Print the material underneath in full, keeping every line exactly as it is.

===== DATA EXTRACTS

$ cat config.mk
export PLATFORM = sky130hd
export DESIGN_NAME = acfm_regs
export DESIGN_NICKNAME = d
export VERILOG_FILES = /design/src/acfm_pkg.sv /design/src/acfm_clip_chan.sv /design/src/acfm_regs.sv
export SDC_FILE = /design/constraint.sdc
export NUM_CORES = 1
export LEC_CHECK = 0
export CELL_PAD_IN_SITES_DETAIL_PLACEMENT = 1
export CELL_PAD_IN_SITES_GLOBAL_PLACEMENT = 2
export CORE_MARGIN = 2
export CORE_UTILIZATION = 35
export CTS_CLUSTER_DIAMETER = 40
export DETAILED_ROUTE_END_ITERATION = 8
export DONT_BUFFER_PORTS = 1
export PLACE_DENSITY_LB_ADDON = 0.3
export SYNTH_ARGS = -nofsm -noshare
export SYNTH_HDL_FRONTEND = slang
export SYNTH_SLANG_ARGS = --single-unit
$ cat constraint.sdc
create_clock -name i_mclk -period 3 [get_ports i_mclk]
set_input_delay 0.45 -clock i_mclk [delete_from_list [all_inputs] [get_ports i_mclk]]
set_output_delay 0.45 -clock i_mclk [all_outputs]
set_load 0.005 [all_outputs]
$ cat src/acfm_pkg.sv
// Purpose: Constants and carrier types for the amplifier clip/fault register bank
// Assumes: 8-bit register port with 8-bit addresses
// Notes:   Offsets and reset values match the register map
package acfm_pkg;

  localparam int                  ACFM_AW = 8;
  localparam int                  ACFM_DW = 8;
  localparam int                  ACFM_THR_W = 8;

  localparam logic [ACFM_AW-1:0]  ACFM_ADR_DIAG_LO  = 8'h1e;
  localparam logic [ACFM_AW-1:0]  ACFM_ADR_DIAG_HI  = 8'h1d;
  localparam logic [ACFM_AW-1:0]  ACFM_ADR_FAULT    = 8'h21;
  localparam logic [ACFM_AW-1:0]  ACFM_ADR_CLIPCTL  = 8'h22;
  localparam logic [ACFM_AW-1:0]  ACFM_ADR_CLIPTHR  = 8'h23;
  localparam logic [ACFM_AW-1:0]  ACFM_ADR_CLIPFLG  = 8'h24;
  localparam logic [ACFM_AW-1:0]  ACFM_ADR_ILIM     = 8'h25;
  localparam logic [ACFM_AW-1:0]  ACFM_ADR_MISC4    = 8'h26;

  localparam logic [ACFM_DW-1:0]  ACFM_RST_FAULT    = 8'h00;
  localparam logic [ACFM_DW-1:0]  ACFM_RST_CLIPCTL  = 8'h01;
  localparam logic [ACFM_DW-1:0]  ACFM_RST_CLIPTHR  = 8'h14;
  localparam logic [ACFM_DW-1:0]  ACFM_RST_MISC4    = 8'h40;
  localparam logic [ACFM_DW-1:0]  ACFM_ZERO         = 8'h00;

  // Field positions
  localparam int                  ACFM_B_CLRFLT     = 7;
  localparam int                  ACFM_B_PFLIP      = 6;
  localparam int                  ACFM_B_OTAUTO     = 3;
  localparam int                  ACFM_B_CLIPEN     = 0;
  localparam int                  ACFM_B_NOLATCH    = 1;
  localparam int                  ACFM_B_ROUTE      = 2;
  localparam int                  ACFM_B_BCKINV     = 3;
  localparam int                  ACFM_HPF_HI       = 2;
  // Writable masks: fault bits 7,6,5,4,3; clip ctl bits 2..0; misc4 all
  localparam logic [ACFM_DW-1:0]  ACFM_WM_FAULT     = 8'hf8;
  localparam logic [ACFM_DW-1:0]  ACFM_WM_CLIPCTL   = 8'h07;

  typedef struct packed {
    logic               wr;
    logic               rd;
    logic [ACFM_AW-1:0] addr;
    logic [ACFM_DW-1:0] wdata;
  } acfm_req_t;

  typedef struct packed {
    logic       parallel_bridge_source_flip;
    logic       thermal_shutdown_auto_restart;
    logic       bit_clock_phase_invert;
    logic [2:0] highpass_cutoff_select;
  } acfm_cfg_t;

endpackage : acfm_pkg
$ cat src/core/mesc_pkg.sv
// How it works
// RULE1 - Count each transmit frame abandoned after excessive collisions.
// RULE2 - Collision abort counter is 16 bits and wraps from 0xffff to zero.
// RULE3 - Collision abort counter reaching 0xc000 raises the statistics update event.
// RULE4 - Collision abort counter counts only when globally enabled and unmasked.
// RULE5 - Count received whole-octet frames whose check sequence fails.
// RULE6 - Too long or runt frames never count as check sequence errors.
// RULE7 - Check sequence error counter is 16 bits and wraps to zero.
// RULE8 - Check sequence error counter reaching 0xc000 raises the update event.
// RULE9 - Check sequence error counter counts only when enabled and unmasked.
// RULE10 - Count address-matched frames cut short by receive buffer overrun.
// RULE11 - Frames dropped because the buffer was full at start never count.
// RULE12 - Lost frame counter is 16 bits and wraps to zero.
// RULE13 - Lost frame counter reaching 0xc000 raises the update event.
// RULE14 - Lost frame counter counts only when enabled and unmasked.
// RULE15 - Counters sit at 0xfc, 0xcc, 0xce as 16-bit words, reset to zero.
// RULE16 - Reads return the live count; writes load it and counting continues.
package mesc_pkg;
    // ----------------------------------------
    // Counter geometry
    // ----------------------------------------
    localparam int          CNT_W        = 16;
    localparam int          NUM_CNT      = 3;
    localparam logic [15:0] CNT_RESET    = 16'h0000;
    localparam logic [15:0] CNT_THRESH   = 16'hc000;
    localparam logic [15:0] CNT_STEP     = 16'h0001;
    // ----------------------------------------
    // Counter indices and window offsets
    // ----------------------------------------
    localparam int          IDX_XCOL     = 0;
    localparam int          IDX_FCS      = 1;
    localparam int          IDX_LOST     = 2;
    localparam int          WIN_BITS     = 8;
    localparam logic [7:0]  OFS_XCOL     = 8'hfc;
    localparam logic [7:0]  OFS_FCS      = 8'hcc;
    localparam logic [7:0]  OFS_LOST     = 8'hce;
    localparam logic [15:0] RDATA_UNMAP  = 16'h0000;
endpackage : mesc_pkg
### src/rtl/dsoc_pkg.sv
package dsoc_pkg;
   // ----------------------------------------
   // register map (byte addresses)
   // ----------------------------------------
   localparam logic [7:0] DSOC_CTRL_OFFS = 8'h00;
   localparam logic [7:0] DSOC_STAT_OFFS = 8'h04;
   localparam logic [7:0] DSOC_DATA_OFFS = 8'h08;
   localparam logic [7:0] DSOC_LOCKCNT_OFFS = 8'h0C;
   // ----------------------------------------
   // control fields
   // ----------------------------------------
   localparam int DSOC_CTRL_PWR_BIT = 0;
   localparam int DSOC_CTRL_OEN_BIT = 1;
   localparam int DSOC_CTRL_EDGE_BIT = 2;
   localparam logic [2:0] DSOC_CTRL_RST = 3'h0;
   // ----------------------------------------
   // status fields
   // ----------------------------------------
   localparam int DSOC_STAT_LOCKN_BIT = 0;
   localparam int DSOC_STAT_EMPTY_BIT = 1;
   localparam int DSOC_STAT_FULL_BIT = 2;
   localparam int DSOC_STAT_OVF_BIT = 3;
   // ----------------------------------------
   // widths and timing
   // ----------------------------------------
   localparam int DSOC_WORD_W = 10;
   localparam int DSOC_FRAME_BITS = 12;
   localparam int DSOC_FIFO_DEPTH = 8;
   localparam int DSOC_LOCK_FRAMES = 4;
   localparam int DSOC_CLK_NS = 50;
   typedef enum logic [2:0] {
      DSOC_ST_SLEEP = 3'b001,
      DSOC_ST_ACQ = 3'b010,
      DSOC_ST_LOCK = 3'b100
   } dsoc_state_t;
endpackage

==========

▸ **RESULT BELOW**
$ cat config.mk
export PLATFORM = sky130hd
export DESIGN_NAME = acfm_regs
export DESIGN_NICKNAME = d
export VERILOG_FILES = /design/src/acfm_pkg.sv /design/src/acfm_clip_chan.sv /design/src/acfm_regs.sv
export SDC_FILE = /design/constraint.sdc
export NUM_CORES = 1
export LEC_CHECK = 0
export CELL_PAD_IN_SITES_DETAIL_PLACEMENT = 1
export CELL_PAD_IN_SITES_GLOBAL_PLACEMENT = 2
export CORE_MARGIN = 2
export CORE_UTILIZATION = 35
export CTS_CLUSTER_DIAMETER = 40
export DETAILED_ROUTE_END_ITERATION = 8
export DONT_BUFFER_PORTS = 1
export PLACE_DENSITY_LB_ADDON = 0.3
export SYNTH_ARGS = -nofsm -noshare
export SYNTH_HDL_FRONTEND = slang
export SYNTH_SLANG_ARGS = --single-unit
$ cat constraint.sdc
create_clock -name i_mclk -period 3 [get_ports i_mclk]
set_input_delay 0.45 -clock i_mclk [delete_from_list [all_inputs] [get_ports i_mclk]]
set_output_delay 0.45 -clock i_mclk [all_outputs]
set_load 0.005 [all_outputs]
$ cat src/acfm_pkg.sv
// Purpose: Constants and carrier types for the amplifier clip/fault register bank
// Assumes: 8-bit register port with 8-bit addresses
// Notes:   Offsets and reset values match the register map
package acfm_pkg;

  localparam int                  ACFM_AW = 8;
  localparam int                  ACFM_DW = 8;
  localparam int                  ACFM_THR_W = 8;

  localparam logic [ACFM_AW-1:0]  ACFM_ADR_DIAG_LO  = 8'h1e;
  localparam logic [ACFM_AW-1:0]  ACFM_ADR_DIAG_HI  = 8'h1d;
  localparam logic [ACFM_AW-1:0]  ACFM_ADR_FAULT    = 8'h21;
  localparam logic [ACFM_AW-1:0]  ACFM_ADR_CLIPCTL  = 8'h22;
  localparam logic [ACFM_AW-1:0]  ACFM_ADR_CLIPTHR  = 8'h23;
  localparam logic [ACFM_AW-1:0]  ACFM_ADR_CLIPFLG  = 8'h24;
  localparam logic [ACFM_AW-1:0]  ACFM_ADR_ILIM     = 8'h25;
  localparam logic [ACFM_AW-1:0]  ACFM_ADR_MISC4    = 8'h26;

  localparam logic [ACFM_DW-1:0]  ACFM_RST_FAULT    = 8'h00;
  localparam logic [ACFM_DW-1:0]  ACFM_RST_CLIPCTL  = 8'h01;
  localparam logic [ACFM_DW-1:0]  ACFM_RST_CLIPTHR  = 8'h14;
  localparam logic [ACFM_DW-1:0]  ACFM_RST_MISC4    = 8'h40;
  localparam logic [ACFM_DW-1:0]  ACFM_ZERO         = 8'h00;

  // Field positions
  localparam int                  ACFM_B_CLRFLT     = 7;
  localparam int                  ACFM_B_PFLIP      = 6;
  localparam int                  ACFM_B_OTAUTO     = 3;
  localparam int                  ACFM_B_CLIPEN     = 0;
  localparam int                  ACFM_B_NOLATCH    = 1;
  localparam int                  ACFM_B_ROUTE      = 2;
  localparam int                  ACFM_B_BCKINV     = 3;
  localparam int                  ACFM_HPF_HI       = 2;
  // Writable masks: fault bits 7,6,5,4,3; clip ctl bits 2..0; misc4 all
  localparam logic [ACFM_DW-1:0]  ACFM_WM_FAULT     = 8'hf8;
  localparam logic [ACFM_DW-1:0]  ACFM_WM_CLIPCTL   = 8'h07;

  typedef struct packed {
    logic               wr;
    logic               rd;
    logic [ACFM_AW-1:0] addr;
    logic [ACFM_DW-1:0] wdata;
  } acfm_req_t;

  typedef struct packed {
    logic       parallel_bridge_source_flip;
    logic       thermal_shutdown_auto_restart;
    logic       bit_clock_phase_invert;
    logic [2:0] highpass_cutoff_select;
  } acfm_cfg_t;

endpackage : acfm_pkg
$ cat src/core/mesc_pkg.sv
// How it works
// RULE1 - Count each transmit frame abandoned after excessive collisions.
// RULE2 - Collision abort counter is 16 bits and wraps from 0xffff to zero.
// RULE3 - Collision abort counter reaching 0xc000 raises the statistics update event.
// RULE4 - Collision abort counter counts only when globally enabled and unmasked.
// RULE5 - Count received whole-octet frames whose check sequence fails.
// RULE6 - Too long or runt frames never count as check sequence errors.
// RULE7 - Check sequence error counter is 16 bits and wraps to zero.
// RULE8 - Check sequence error counter reaching 0xc000 raises the update event.
// RULE9 - Check sequence error counter counts only when enabled and unmasked.
// RULE10 - Count address-matched frames cut short by receive buffer overrun.
// RULE11 - Frames dropped because the buffer was full at start never count.
// RULE12 - Lost frame counter is 16 bits and wraps to zero.
// RULE13 - Lost frame counter reaching 0xc000 raises the update event.
// RULE14 - Lost frame counter counts only when enabled and unmasked.
// RULE15 - Counters sit at 0xfc, 0xcc, 0xce as 16-bit words, reset to zero.
// RULE16 - Reads return the live count; writes load it and counting continues.
package mesc_pkg;
    // ----------------------------------------
    // Counter geometry
    // ----------------------------------------
    localparam int          CNT_W        = 16;
    localparam int          NUM_CNT      = 3;
    localparam logic [15:0] CNT_RESET    = 16'h0000;
    localparam logic [15:0] CNT_THRESH   = 16'hc000;
    localparam logic [15:0] CNT_STEP     = 16'h0001;
    // ----------------------------------------
    // Counter indices and window offsets
    // ----------------------------------------
    localparam int          IDX_XCOL     = 0;
    localparam int          IDX_FCS      = 1;
    localparam int          IDX_LOST     = 2;
    localparam int          WIN_BITS     = 8;
    localparam logic [7:0]  OFS_XCOL     = 8'hfc;
    localparam logic [7:0]  OFS_FCS      = 8'hcc;
    localparam logic [7:0]  OFS_LOST     = 8'hce;
    localparam logic [15:0] RDATA_UNMAP  = 16'h0000;
endpackage : mesc_pkg
### src/rtl/dsoc_pkg.sv
package dsoc_pkg;
   // ----------------------------------------
   // register map (byte addresses)
   // ----------------------------------------
   localparam logic [7:0] DSOC_CTRL_OFFS = 8'h00;
   localparam logic [7:0] DSOC_STAT_OFFS = 8'h04;
   localparam logic [7:0] DSOC_DATA_OFFS = 8'h08;
   localparam logic [7:0] DSOC_LOCKCNT_OFFS = 8'h0C;
   // ----------------------------------------
   // control fields
   // ----------------------------------------
   localparam int DSOC_CTRL_PWR_BIT = 0;
   localparam int DSOC_CTRL_OEN_BIT = 1;
   localparam int DSOC_CTRL_EDGE_BIT = 2;
   localparam logic [2:0] DSOC_CTRL_RST = 3'h0;
   // ----------------------------------------
   // status fields
   // ----------------------------------------
   localparam int DSOC_STAT_LOCKN_BIT = 0;
   localparam int DSOC_STAT_EMPTY_BIT = 1;
   localparam int DSOC_STAT_FULL_BIT = 2;
   localparam int DSOC_STAT_OVF_BIT = 3;
   // ----------------------------------------
   // widths and timing
   // ----------------------------------------
   localparam int DSOC_WORD_W = 10;
   localparam int DSOC_FRAME_BITS = 12;
   localparam int DSOC_FIFO_DEPTH = 8;
   localparam int DSOC_LOCK_FRAMES = 4;
   localparam int DSOC_CLK_NS = 50;
   typedef enum logic [2:0] {
      DSOC_ST_SLEEP = 3'b001,
      DSOC_ST_ACQ = 3'b010,
      DSOC_ST_LOCK = 3'b100
   } dsoc_state_t;
endpackage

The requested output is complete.